Unido a ese esfuerzo, AES interesa vender el agremax en Puerto Rico, sobre todo, ahora que la isla está en un proceso de reconstrucción. “Estamos tratando de que se sustituyan importaciones”, dijo el COO, al señalar que el producto se utiliza en la elaboración del concreto y las cementeras importan el “fly ash”. Mencionó que edificaciones y proyectos de infraestructura, entre ellos el Museo Moderno de Nueva York, la estación del metro en Washington, D.C. y la represa Hoover Dam en Nevada -considerada una de las obras de ingeniería más importantes del siglo 20- tienen comomateria prima los residuos de combustión del carbón.

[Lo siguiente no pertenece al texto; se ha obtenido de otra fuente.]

--- src/verilog/tsflc_defines.svh ---
/*
 * Constants of the T1 superframe formatter and line coder: register
 * offsets, field positions, reset values, framing patterns and counts.
 * Assumes inclusion by bare name from the design files.
 */
`ifndef TSFLC_DEFINES_SVH
`define TSFLC_DEFINES_SVH

// ************************************************************
// Frame geometry
// ************************************************************
`define TSFLC_LAST_BIT 8'hc0
`define TSFLC_CH_LAST 3'h7
`define TSFLC_CH_B7 3'h6
`define TSFLC_SF_SHORT 5'h0c
`define TSFLC_SF_LONG 5'h18
`define TSFLC_TX_DELAY 8

// ************************************************************
// F-bit patterns, entry 0 in bit 0
// ************************************************************
`define TSFLC_FT_PAT 6'h15
`define TSFLC_FS_PAT 6'h1c
`define TSFLC_SEQ_PAT 6'h34

// ************************************************************
// Substitution word for a positive last mark, oldest in bit 7
// ************************************************************
`define TSFLC_B8_POS 8'h11
`define TSFLC_B8_NEG 8'h0a

// ************************************************************
// Register offsets, fields and reset values
// ************************************************************
`define TSFLC_REG_CTRL 4'h0
`define TSFLC_REG_CLEAR 4'h4
`define TSFLC_REG_STATUS 4'h8
`define TSFLC_REG_MASK 4'hc
`define TSFLC_CTRL_EXT 0
`define TSFLC_CTRL_STUFF 1
`define TSFLC_CTRL_B8ZS 2
`define TSFLC_CTRL_CRCSRC 3
`define TSFLC_CTRL_SIGLO 4
`define TSFLC_CTRL_SIGHI 5
`define TSFLC_CTRL_YEL 6
`define TSFLC_CTRL_RST 7'h00
`define TSFLC_CLEAR_RST 24'h00_0000
`define TSFLC_ST_CODE 0
`define TSFLC_ST_BPV 1
`define TSFLC_ST_SF 2
`define TSFLC_ST_RST 3'h0

`endif

--- src/verilog/tsflc_pkg.sv ---
/*
 * Types of the T1 superframe formatter and line coder.
 * Assumes nothing of its surroundings.
 */
package tsflc_pkg;
    typedef enum logic [1:0] {
        TSFLC_SIG_NONE,
        TSFLC_SIG_TWO,
        TSFLC_SIG_FOUR,
        TSFLC_SIG_SIXTEEN
    } tsflc_sig_mode_t;
endpackage
<file path="src/hdl/rtc_consts.vh">
// Constants of the real-time clock value and alarm block.
// Assumes a single 100 MHz bus clock and an AXI4-Lite register port.
`ifndef RTC_CONSTS_VH
`define RTC_CONSTS_VH

// ----------------------------------------------------------------
// Register byte offsets
// ----------------------------------------------------------------
`define CTRL_OFFSET 8'h00
`define ALARM_CTRL_OFFSET 8'h04
`define TIME_OFFSET 8'h08
`define DATE_OFFSET 8'h0C
`define ALARM_TIME_OFFSET 8'h10
`define ALARM_DATE_OFFSET 8'h14

// ----------------------------------------------------------------
// Field positions
// ----------------------------------------------------------------
`define SEC_POS 8
`define MIN_POS 16
`define HOUR_POS 24
`define WDAY_POS 0
`define DAY_POS 8
`define MONTH_POS 16
`define YEAR_POS 24
`define REPEAT_POS 0
`define MASK_POS 8
`define SYNC_BIT 12
`define PULSE_BIT 13
`define WRAP_BIT 14
`define ENABLE_BIT 15
`define CTRL_ON_BIT 15
`define CTRL_WREN_BIT 3
`define CTRL_SYNC_BIT 2
`define CTRL_HALF_BIT 1

// ----------------------------------------------------------------
// Implemented bits and reset values
// ----------------------------------------------------------------
`define TIME_MASK 32'h3F7F7F00
`define DATE_MASK 32'hFF1F3F07
`define ALARM_DATE_MASK 32'h001F3F07
`define TIME_RESET 32'h00000000
`define DATE_RESET 32'h00010100
`define ALARM_TIME_RESET 32'h00000000
`define ALARM_DATE_RESET 32'h00010100
`define REPEAT_RESET 8'h00
`define MASK_RESET 4'h0

// ----------------------------------------------------------------
// Interval select codes
// ----------------------------------------------------------------
`define MASK_HALF_SEC 4'h0
`define MASK_SECOND 4'h1
`define MASK_TEN_SEC 4'h2
`define MASK_MINUTE 4'h3
`define MASK_TEN_MIN 4'h4
`define MASK_HOUR 4'h5
`define MASK_DAY 4'h6
`define MASK_WEEK 4'h7
`define MASK_MONTH 4'h8
`define MASK_YEAR 4'h9

// ----------------------------------------------------------------
// Timing
// ----------------------------------------------------------------
`define HALF_SEC_MS 32'h000001F4
`define CLK_KHZ 32'h000186A0
`define SYNC_GUARD_CYCLES 32'h00000020

// ----------------------------------------------------------------
// Bus responses
// ----------------------------------------------------------------
`define RESP_OKAY 2'h0
`define RESP_DECERR 2'h3

`endif

</file>
<file path="src/hdl/rtc_alarm_core.v">
// Real-time clock time, date and alarm registers behind AXI4-Lite.
// Assumes one clock; the half-second timebase is divided down from it.
//
// The register offsets and the AXI4-Lite slave port were left to the implementer.
`timescale 1ns/1ns
`default_nettype none
`include "rtc_consts.vh"
module rtc_alarm_core #(
   parameter integer HALF_SEC_CYCLES = `HALF_SEC_MS * `CLK_KHZ
) (
   input wire aclk,
   input wire aresetn,
   input wire [7:0] awaddr,
   input wire awvalid,
   output reg awready,
   input wire [31:0] wdata,
   input wire [3:0] wstrb,
   input wire wvalid,
   output reg wready,
   output reg [1:0] bresp,
   output reg bvalid,
   input wire bready,
   input wire [7:0] araddr,
   input wire arvalid,
   output reg arready,
   output reg [31:0] rdata,
   output reg [1:0] rresp,
   output reg rvalid,
   input wire rready,
   output reg alarm_pulse
);

   // ----------------------------------------------------------------
   // Timebase constants
   // ----------------------------------------------------------------
   localparam [31:0] HALF_LAST = HALF_SEC_CYCLES - 1;
   localparam [31:0] SYNC_HIGH = HALF_SEC_CYCLES - `SYNC_GUARD_CYCLES;

   // ----------------------------------------------------------------
   // State
   // ----------------------------------------------------------------
   reg module_on;
   reg value_write_enable;
   reg half_second_status;
   reg alarm_read_unsafe_flag;
   reg alarm_enable;
   reg repeat_wrap;
   reg [3:0] alarm_interval_select;
   reg [7:0] alarm_repeat_count;
   reg [31:0] time_value;
   reg [31:0] date_value;
   reg [31:0] alarm_time;
   reg [31:0] alarm_date;
   reg [25:0] pre_cnt;
   reg sec_new;

   reg aw_full;
   reg w_full;
   reg [7:0] aw_addr_q;
   reg [31:0] w_data_q;
   reg [3:0] w_strb_q;

   wire [31:0] time_next;
   wire [31:0] date_next;

   // ----------------------------------------------------------------
   // Calendar
   // ----------------------------------------------------------------
   bcd_calendar calendar (
      .time_now(time_value),
      .date_now(date_value),
      .time_next(time_next),
      .date_next(date_next)
   );

   // ----------------------------------------------------------------
   // Register images and decode
   // ----------------------------------------------------------------
   function addr_ok;
      input [7:0] a;
      begin
         case ({a[7:2], 2'b00})
            `CTRL_OFFSET, `ALARM_CTRL_OFFSET, `TIME_OFFSET,
            `DATE_OFFSET, `ALARM_TIME_OFFSET, `ALARM_DATE_OFFSET:
               addr_ok = 1'b1;
            default: addr_ok = 1'b0;
         endcase
      end
   endfunction

   function [31:0] reg_image;
      input [7:0] a;
      reg [31:0] v;
      begin
         v = 32'h00000000;
         case ({a[7:2], 2'b00})
            `CTRL_OFFSET: begin
               v[`CTRL_ON_BIT] = module_on;
               v[`CTRL_WREN_BIT] = value_write_enable;
               v[`CTRL_SYNC_BIT] = alarm_read_unsafe_flag;
               v[`CTRL_HALF_BIT] = half_second_status;
            end
            `ALARM_CTRL_OFFSET: begin
               v[`ENABLE_BIT] = alarm_enable;
               v[`WRAP_BIT] = repeat_wrap;
               v[`PULSE_BIT] = alarm_pulse;
               v[`SYNC_BIT] = alarm_read_unsafe_flag;
               v[`MASK_POS +: 4] = alarm_interval_select;
               v[`REPEAT_POS +: 8] = alarm_repeat_count;
            end
            `TIME_OFFSET: v = time_value & `TIME_MASK;
            `DATE_OFFSET: v = date_value & `DATE_MASK;
            `ALARM_TIME_OFFSET: v = alarm_time & `TIME_MASK;
            `ALARM_DATE_OFFSET: v = alarm_date & `ALARM_DATE_MASK;
            default: v = 32'h00000000;
         endcase
         reg_image = v;
      end
   endfunction

   // Byte lanes not strobed keep the value the register already holds
   function [31:0] merge;
      input [31:0] old;
      input [31:0] nv;
      input [3:0] strb;
      integer i;
      begin
         merge = old;
         for (i = 0; i < 4; i = i + 1) begin
            if (strb[i]) begin
               merge[8 * i +: 8] = nv[8 * i +: 8];
            end
         end
      end
   endfunction

   wire do_write = aw_full && w_full && !bvalid;
   wire [7:0] wr_base = {aw_addr_q[7:2], 2'b00};
   wire [31:0] wv = merge(reg_image(aw_addr_q), w_data_q, w_strb_q);

   // ----------------------------------------------------------------
   // Timebase
   // ----------------------------------------------------------------
   wire half_tick = module_on && (pre_cnt == HALF_LAST[25:0]);
   wire sec_tick = half_tick && half_second_status;
   wire near_rollover = module_on &&
      (({6'h00, pre_cnt} >= SYNC_HIGH) ||
       ({6'h00, pre_cnt} < `SYNC_GUARD_CYCLES));

   // ----------------------------------------------------------------
   // Alarm compare
   // ----------------------------------------------------------------
   wire m_sec_u = time_value[`SEC_POS +: 4] == alarm_time[`SEC_POS +: 4];
   wire m_sec = time_value[`SEC_POS +: 7] == alarm_time[`SEC_POS +: 7];
   wire m_min_u = time_value[`MIN_POS +: 4] == alarm_time[`MIN_POS +: 4];
   wire m_min = time_value[`MIN_POS +: 7] == alarm_time[`MIN_POS +: 7];
   wire m_hour = time_value[`HOUR_POS +: 6] == alarm_time[`HOUR_POS +: 6];
   wire m_wday = date_value[`WDAY_POS +: 3] == alarm_date[`WDAY_POS +: 3];
   wire m_day = date_value[`DAY_POS +: 6] == alarm_date[`DAY_POS +: 6];
   wire m_month = date_value[`MONTH_POS +: 5] ==
                  alarm_date[`MONTH_POS +: 5];
   wire m_time = m_sec && m_min && m_hour;

   reg match;
   always @* begin
      case (alarm_interval_select)
         `MASK_SECOND: match = 1'b1;
         `MASK_TEN_SEC: match = m_sec_u;
         `MASK_MINUTE: match = m_sec;
         `MASK_TEN_MIN: match = m_sec && m_min_u;
         `MASK_HOUR: match = m_sec && m_min;
         `MASK_DAY: match = m_time;
         `MASK_WEEK: match = m_time && m_wday;
         `MASK_MONTH: match = m_time && m_day;
         `MASK_YEAR: match = m_time && m_day && m_month;
         default: match = 1'b0;
      endcase
   end

   // Compare the freshly advanced time, one cycle after the update
   wire alarm_event = alarm_enable && module_on &&
      (((alarm_interval_select == `MASK_HALF_SEC) && half_tick) ||
       (sec_new && match));

   // ----------------------------------------------------------------
   // Bus channel handshakes
   // ----------------------------------------------------------------
   always @(posedge aclk) begin
      if (!aresetn) begin
         awready <= 1'b0;
         wready <= 1'b0;
         aw_full <= 1'b0;
         w_full <= 1'b0;
         aw_addr_q <= 8'h00;
         w_data_q <= 32'h00000000;
         w_strb_q <= 4'h0;
         bvalid <= 1'b0;
         bresp <= `RESP_OKAY;
      end else begin
         if (awvalid && awready) begin
            aw_full <= 1'b1;
            awready <= 1'b0;
            aw_addr_q <= awaddr;
         end else if (!aw_full && !bvalid && !awready) begin
            awready <= 1'b1;
         end
         if (wvalid && wready) begin
            w_full <= 1'b1;
            wready <= 1'b0;
            w_data_q <= wdata;
            w_strb_q <= wstrb;
         end else if (!w_full && !bvalid && !wready) begin
            wready <= 1'b1;
         end
         if (do_write) begin
            aw_full <= 1'b0;
            w_full <= 1'b0;
            bvalid <= 1'b1;
            bresp <= addr_ok(aw_addr_q) ? `RESP_OKAY : `RESP_DECERR;
         end else if (bvalid && bready) begin
            bvalid <= 1'b0;
         end
      end
   end

   always @(posedge aclk) begin
      if (!aresetn) begin
         arready <= 1'b0;
         rvalid <= 1'b0;
         rdata <= 32'h00000000;
         rresp <= `RESP_OKAY;
      end else begin
         if (arvalid && arready) begin
            arready <= 1'b0;
            rvalid <= 1'b1;
            rdata <= reg_image(araddr);
            rresp <= addr_ok(araddr) ? `RESP_OKAY : `RESP_DECERR;
         end else if (rvalid && rready) begin
            rvalid <= 1'b0;
            rdata <= 32'h00000000;
         end else if (!rvalid && !arready) begin
            arready <= 1'b1;
         end
      end
   end

   // ----------------------------------------------------------------
   // Timebase, calendar and alarm state
   // ----------------------------------------------------------------
   // A bus write in the same cycle as a hardware update wins for the fields it
   // sets; a time or date write while writes are locked is dropped, and so is the pulse bit while the alarm is on.
   always @(posedge aclk) begin
      if (!aresetn) begin
         module_on <= 1'b0;
         value_write_enable <= 1'b0;
         half_second_status <= 1'b0;
         alarm_read_unsafe_flag <= 1'b0;
         alarm_enable <= 1'b0;
         repeat_wrap <= 1'b0;
         alarm_pulse <= 1'b0;
         alarm_interval_select <= `MASK_RESET;
         alarm_repeat_count <= `REPEAT_RESET;
         time_value <= `TIME_RESET;
         date_value <= `DATE_RESET;
         alarm_time <= `ALARM_TIME_RESET;
         alarm_date <= `ALARM_DATE_RESET;
         pre_cnt <= 26'h0000000;
         sec_new <= 1'b0;
      end else begin
         alarm_read_unsafe_flag <= near_rollover;
         sec_new <= sec_tick;
         if (!module_on || half_tick) begin
            pre_cnt <= 26'h0000000;
         end else begin
            pre_cnt <= pre_cnt + 26'h0000001;
         end
         if (half_tick) begin
            half_second_status <= ~half_second_status;
         end
         if (sec_tick) begin
            time_value <= time_next;
            date_value <= date_next;
         end

         if (alarm_event) begin
            alarm_pulse <= ~alarm_pulse;
            if (alarm_repeat_count == 8'h00) begin
               if (repeat_wrap) begin
                  alarm_repeat_count <= 8'hFF;
               end else begin
                  alarm_enable <= 1'b0;
               end
            end else begin
               alarm_repeat_count <= alarm_repeat_count - 8'h01;
            end
         end

         if (do_write) begin
            case (wr_base)
               `CTRL_OFFSET: begin
                  // The on bit is locked unless writes are enabled
                  if (value_write_enable) begin
                     module_on <= wv[`CTRL_ON_BIT];
                  end
                  value_write_enable <= wv[`CTRL_WREN_BIT];
               end
               `ALARM_CTRL_OFFSET: begin
                  alarm_enable <= wv[`ENABLE_BIT];
                  repeat_wrap <= wv[`WRAP_BIT];
                  alarm_interval_select <= wv[`MASK_POS +: 4];
                  alarm_repeat_count <= wv[`REPEAT_POS +: 8];
                  // Pulse level is preset only while the alarm is off
                  if (!alarm_enable) begin
                     alarm_pulse <= wv[`PULSE_BIT];
                  end
               end
               `TIME_OFFSET: begin
                  if (value_write_enable) begin
                     time_value <= wv & `TIME_MASK;
                     if (w_strb_q[1]) begin
                        half_second_status <= 1'b0;
                     end
                  end
               end
               `DATE_OFFSET: begin
                  if (value_write_enable) begin
                     date_value <= wv & `DATE_MASK;
                  end
               end
               `ALARM_TIME_OFFSET: begin
                  alarm_time <= wv & `TIME_MASK;
               end
               `ALARM_DATE_OFFSET: begin
                  alarm_date <= wv & `ALARM_DATE_MASK;
               end
               default: begin
                  alarm_time <= alarm_time;
               end
            endcase
         end
      end
   end

endmodule
`default_nettype wire

</file>
<file path="src/hdl/bcd_calendar.v">
// Next-second value of the BCD time and date registers.
// Purely combinational; the caller loads the result on a seconds tick.
`timescale 1ns/1ns
`default_nettype none
`include "rtc_consts.vh"
module bcd_calendar (
   input wire [31:0] time_now,
   input wire [31:0] date_now,
   output reg [31:0] time_next,
   output reg [31:0] date_next
);

   function [7:0] bcd_inc;
      input [7:0] v;
      begin
         if (v[3:0] == 4'h9) begin
            bcd_inc = {v[7:4] + 4'h1, 4'h0};
         end else begin
            bcd_inc = {v[7:4], v[3:0] + 4'h1};
         end
      end
   endfunction

   reg [7:0] sec, min, hour, day, month, year;
   reg [2:0] wday;
   reg leap;
   reg [7:0] last_day;
   reg carry_min, carry_hour, carry_day, carry_mon, carry_year;
   reg [7:0] next_sec, next_min, next_hour, next_day, next_month, next_year;

   always @* begin
      sec = {1'b0, time_now[`SEC_POS +: 7]};
      min = {1'b0, time_now[`MIN_POS +: 7]};
      hour = {2'b00, time_now[`HOUR_POS +: 6]};
      day = {2'b00, date_now[`DAY_POS +: 6]};
      month = {3'b000, date_now[`MONTH_POS +: 5]};
      year = date_now[`YEAR_POS +: 8];
      wday = date_now[`WDAY_POS +: 3];
      // Two-digit year: every fourth year counts as leap
      if (year[4]) begin
         leap = (year[3:0] == 4'h2) || (year[3:0] == 4'h6);
      end else begin
         leap = (year[3:0] == 4'h0) || (year[3:0] == 4'h4) ||
                (year[3:0] == 4'h8);
      end
      case (month)
         8'h02: last_day = leap ? 8'h29 : 8'h28;
         8'h04, 8'h06, 8'h09, 8'h11: last_day = 8'h30;
         default: last_day = 8'h31;
      endcase
      carry_min = (sec == 8'h59);
      carry_hour = carry_min && (min == 8'h59);
      carry_day = carry_hour && (hour == 8'h23);
      carry_mon = carry_day && (day == last_day);
      carry_year = carry_mon && (month == 8'h12);
      next_sec = carry_min ? 8'h00 : bcd_inc(sec);
      next_min = carry_hour ? 8'h00 : bcd_inc(min);
      next_hour = carry_day ? 8'h00 : bcd_inc(hour);
      next_day = carry_mon ? 8'h01 : bcd_inc(day);
      next_month = carry_year ? 8'h01 : bcd_inc(month);
      next_year = (year == 8'h99) ? 8'h00 : bcd_inc(year);
      time_next = time_now;
      date_next = date_now;
      time_next[`SEC_POS +: 7] = next_sec[6:0];
      if (carry_min) begin
         time_next[`MIN_POS +: 7] = next_min[6:0];
      end
      if (carry_hour) begin
         time_next[`HOUR_POS +: 6] = next_hour[5:0];
      end
      if (carry_day) begin
         date_next[`DAY_POS +: 6] = next_day[5:0];
         date_next[`WDAY_POS +: 3] = (wday == 3'h6) ? 3'h0 : wday + 3'h1;
      end
      if (carry_mon) begin
         date_next[`MONTH_POS +: 5] = next_month[4:0];
      end
      if (carry_year) begin
         date_next[`YEAR_POS +: 8] = next_year;
      end
   end

endmodule
`default_nettype wire

</file>
**src/core/sss_params.svh**
```systemverilog
/*
 constants for the safe standstill input logic: timing figures and counts.
 assumes a 100 MHz system clock; included by bare name.
*/
`ifndef SSS_PARAMS_SVH
`define SSS_PARAMS_SVH
`define SSS_CLK_MHZ 100
// longest test pulse that must be tolerated, in microseconds
`define SSS_PULSE_US 1000
// longest time from shutdown request to output stage off, in microseconds
`define SSS_RESP_US 50000
// tolerated pulse as cycles
`define SSS_PULSE_CYC (`SSS_PULSE_US * `SSS_CLK_MHZ)
// filter length: pulse width plus a margin of a quarter of it
`define SSS_FILT_CYC (`SSS_PULSE_CYC + (`SSS_PULSE_CYC / 4))
// response limit as cycles, rounded down
`define SSS_RESP_CYC (`SSS_RESP_US * `SSS_CLK_MHZ)
// skew allowed between the two channels, in microseconds
`define SSS_SKEW_US 1000000
`define SSS_SKEW_CYC (`SSS_SKEW_US * `SSS_CLK_MHZ)
`endif

```
**src/core/sss_pkg.sv**
```systemverilog
/*
 types for the safe standstill input logic.
 assumes nothing of its surroundings.
*/
package sss_pkg;
   // drive state
   typedef enum logic [1:0] {
      SSS_RUN,
      SSS_STOP,
      SSS_FAULT
   } sss_state_t;
   // status word toward the motion controller
   typedef struct packed {
      logic error;
      logic discrepancy;
      logic chan_a_off;
      logic chan_b_off;
   } sss_status_t;
endpackage : sss_pkg

```
**src/core/sss_top.sv**
```systemverilog
/*
 safe standstill input logic: two redundant shutdown channels gate the
 power stage enable, latch an error, and block restart until reset.
 assumes synchronous inputs on one 100 MHz clock and that the motion
 controller honours the drive enable it is given.
*/
`timescale 1ns/100ps
`include "sss_params.svh"
module sss_top #(
   parameter int FILT_CYC = `SSS_FILT_CYC,
   parameter int SKEW_CYC = `SSS_SKEW_CYC
) (
   // clock and reset
   input wire logic I_SYS_CLK,
   input wire logic I_RST_B,
   // shutdown inputs, high allows running
   input wire logic I_SHDN_A,
   input wire logic I_SHDN_B,
   // controller side
   input wire logic I_RUN_REQ,
   input wire logic I_ERR_RESET,
   // power stage
   output logic O_STAGE_EN,
   output logic O_BRAKE_EN,
   // status
   output logic O_ERROR,
   output sss_pkg::sss_status_t O_STATUS
);
   // width of the discrepancy timer
   localparam int SW = $clog2(SKEW_CYC + 1);

   // ----------------------------------------
   // elaboration checks
   // ----------------------------------------
   // refuse settings that would break the response limit or the timer
   if (FILT_CYC + 2 >= `SSS_RESP_CYC) begin : g_bad_resp
      $error("filter too long for the response limit");
   end
   if (SKEW_CYC < 1) begin : g_bad_skew
      $error("skew limit must be at least one cycle");
   end

   // ----------------------------------------
   // channel filters
   // ----------------------------------------
   logic [1:0] lvl;
   logic [1:0] off;
   // channel levels, bit 0 is channel a
   assign lvl = {I_SHDN_B, I_SHDN_A};

   // one filter per channel, independent paths; the filters start in the
   // off state, so every power-up passes through the fault state and
   // needs an explicit error reset before motion can resume
   for (genvar g = 0; g < 2; g++) begin : g_chan
      sss_filter #(
         .FILT_CYC(FILT_CYC)
      ) u_filt (
         .i_clk(I_SYS_CLK),
         .i_rst_b(I_RST_B),
         .i_level(lvl[g]),
         .o_off(off[g])
      );
   end

   // ----------------------------------------
   // channel discrepancy timer
   // ----------------------------------------
   logic [SW-1:0] skew_ff;
   logic [SW-1:0] nxt_skew;
   logic disc_ff;
   logic nxt_disc;

   // counts while the channels disagree; beyond the limit it is a fault
   // the flag drops only once both channels agree and the error reset is
   // given, so a fault exit always needs a reset after the agreement
   always_comb begin
      nxt_skew = '0;
      nxt_disc = disc_ff;
      if (off[0] != off[1]) begin
         if (skew_ff >= SW'(SKEW_CYC - 1)) begin
            nxt_disc = 1'b1;
            nxt_skew = skew_ff;
         end else begin
            nxt_skew = skew_ff + SW'(1);
         end
      end else if (I_ERR_RESET) begin
         nxt_disc = 1'b0;
      end
   end

   // discrepancy registers
   always_ff @(posedge I_SYS_CLK) begin
      if (!I_RST_B) begin
         skew_ff <= '0;
         disc_ff <= 1'b0;
      end else begin
         skew_ff <= nxt_skew;
         disc_ff <= nxt_disc;
      end
   end

   // ----------------------------------------
   // standstill state machine
   // ----------------------------------------
   sss_pkg::sss_state_t state_ff;
   sss_pkg::sss_state_t nxt_state;
   logic any_off;
   logic stage_ff;
   logic nxt_stage;
   logic err_ff;
   logic nxt_err;
   // either filtered channel off is a shutdown request
   assign any_off = off[0] | off[1];

   // shutdown wins over reset and run in the same cycle
   // the filters already absorb test pulses, so a filtered shutdown
   // moves stop and run to the fault state with no further delay
   always_comb begin
      nxt_state = state_ff;
      nxt_err = err_ff;
      case (state_ff)
         sss_pkg::SSS_STOP: begin
            // start as soon as the run request is high; a request held through reset is not enough, as the off filters force the fault state first
            if (any_off) begin
               nxt_state = sss_pkg::SSS_FAULT;
               nxt_err = 1'b1;
            end else if (I_RUN_REQ) begin
               nxt_state = sss_pkg::SSS_RUN;
            end
         end
         sss_pkg::SSS_RUN: begin
            if (any_off) begin
               nxt_state = sss_pkg::SSS_FAULT;
               nxt_err = 1'b1;
            end else if (!I_RUN_REQ) begin
               nxt_state = sss_pkg::SSS_STOP;
            end
         end
         sss_pkg::SSS_FAULT: begin
            // leave only on explicit reset with both channels on
            // and no discrepancy flagged; a run request still held then starts from stop
            if (I_ERR_RESET && !any_off && !disc_ff) begin
               nxt_state = sss_pkg::SSS_STOP;
               nxt_err = 1'b0;
            end
         end
         default: begin
            // an unknown state code is treated as a shutdown
            nxt_state = sss_pkg::SSS_FAULT;
            nxt_err = 1'b1;
         end
      endcase
      // stage enable follows the next state, registered once, so it
      // drops on the same edge that latches the error
      nxt_stage = (nxt_state == sss_pkg::SSS_RUN) && !any_off;
   end

   // state registers; reset lands in stop with the error clear and the
   // power stage off, and the off filters then force the fault state
   always_ff @(posedge I_SYS_CLK) begin
      if (!I_RST_B) begin
         state_ff <= sss_pkg::SSS_STOP;
         err_ff <= 1'b0;
         stage_ff <= 1'b0;
      end else begin
         state_ff <= nxt_state;
         err_ff <= nxt_err;
         stage_ff <= nxt_stage;
      end
   end

   // ----------------------------------------
   // outputs
   // ----------------------------------------
   sss_pkg::sss_status_t status_ff;
   sss_pkg::sss_status_t nxt_status;
   logic brake_ff;
   logic nxt_brake;

   // status mirror, one cycle behind the internal state; the error bit
   // also shows a discrepancy so the controller sees either cause
   always_comb begin
      nxt_status = '0;
      nxt_status.error = err_ff | disc_ff;
      nxt_status.discrepancy = disc_ff;
      nxt_status.chan_a_off = off[0];
      nxt_status.chan_b_off = off[1];
   end

   // brake request: held off at all times so a stopped motor coasts
   always_comb begin
      nxt_brake = 1'b0;
   end

   // output registers
   always_ff @(posedge I_SYS_CLK) begin
      if (!I_RST_B) begin
         status_ff <= '0;
         brake_ff <= 1'b0;
      end else begin
         status_ff <= nxt_status;
         brake_ff <= nxt_brake;
      end
   end

   // every output comes straight from a register
   assign O_STAGE_EN = stage_ff;
   assign O_BRAKE_EN = brake_ff;
   assign O_ERROR = err_ff;
   assign O_STATUS = status_ff;
endmodule : sss_top

```
**src/core/sss_filter.sv**
```systemverilog
/*
 one shutdown channel filter: reset sets it off; after that a low level must persist
 for the full filter length before the channel counts as off; a return high clears it.
 assumes the input is synchronous to the clock.
*/
`timescale 1ns/100ps
`include "sss_params.svh"
module sss_filter #(
   parameter int FILT_CYC = `SSS_FILT_CYC
) (
   // clock and reset
   input wire logic i_clk,
   input wire logic i_rst_b,
   // channel
   input wire logic i_level,
   output logic o_off
);
   localparam int CW = $clog2(FILT_CYC + 1);
   logic [CW-1:0] cnt_ff;
   logic [CW-1:0] nxt_cnt;
   logic off_ff;
   logic nxt_off;

   // elaboration check: a filter needs at least one cycle
   if (FILT_CYC < 1) begin : g_bad_filt
      $error("filter length must be at least one cycle");
   end

   // ----------------------------------------
   // low-level persistence counter
   // ----------------------------------------
   always_comb begin
      nxt_cnt = cnt_ff;
      nxt_off = off_ff;
      if (i_level) begin
         nxt_cnt = '0;
         nxt_off = 1'b0;
      end else if (cnt_ff >= CW'(FILT_CYC - 1)) begin
         nxt_off = 1'b1;
      end else begin
         nxt_cnt = cnt_ff + CW'(1);
      end
   end

   // registers
   always_ff @(posedge i_clk) begin
      if (!i_rst_b) begin
         cnt_ff <= '0;
         off_ff <= 1'b1;
      end else begin
         cnt_ff <= nxt_cnt;
         off_ff <= nxt_off;
      end
   end

   assign o_off = off_ff;
endmodule : sss_filter

```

Cuestionado sobre el por qué AES Puerto Rico, no se mueve de lleno a producir energía renovable, ya que tienen el peritaje, Da Santos respondió que es una opción que no han descartado. El contrato para producir energía con carbón en la isla dura hasta el 2027, pero pudieran reducir el carbón e iniciar la transición a renovables, si el gobierno les extiende el contrato.

Indicó que en las pasadas semanas, AES inauguró en Hawai el proyecto de energía solar más grande del mundo y, en Chile, donde también producen con carbón, están invirtiendo en solar y eólica para acelerar la transición a renovables.

“AES puede ser un acelerador para la energía renovable en Puerto Rico porque tenemos la capacidad, la experiencia y el conocimiento. Queremos participar como un inversor en la transformación energética de Puerto Rico”, afirmó Da Santos.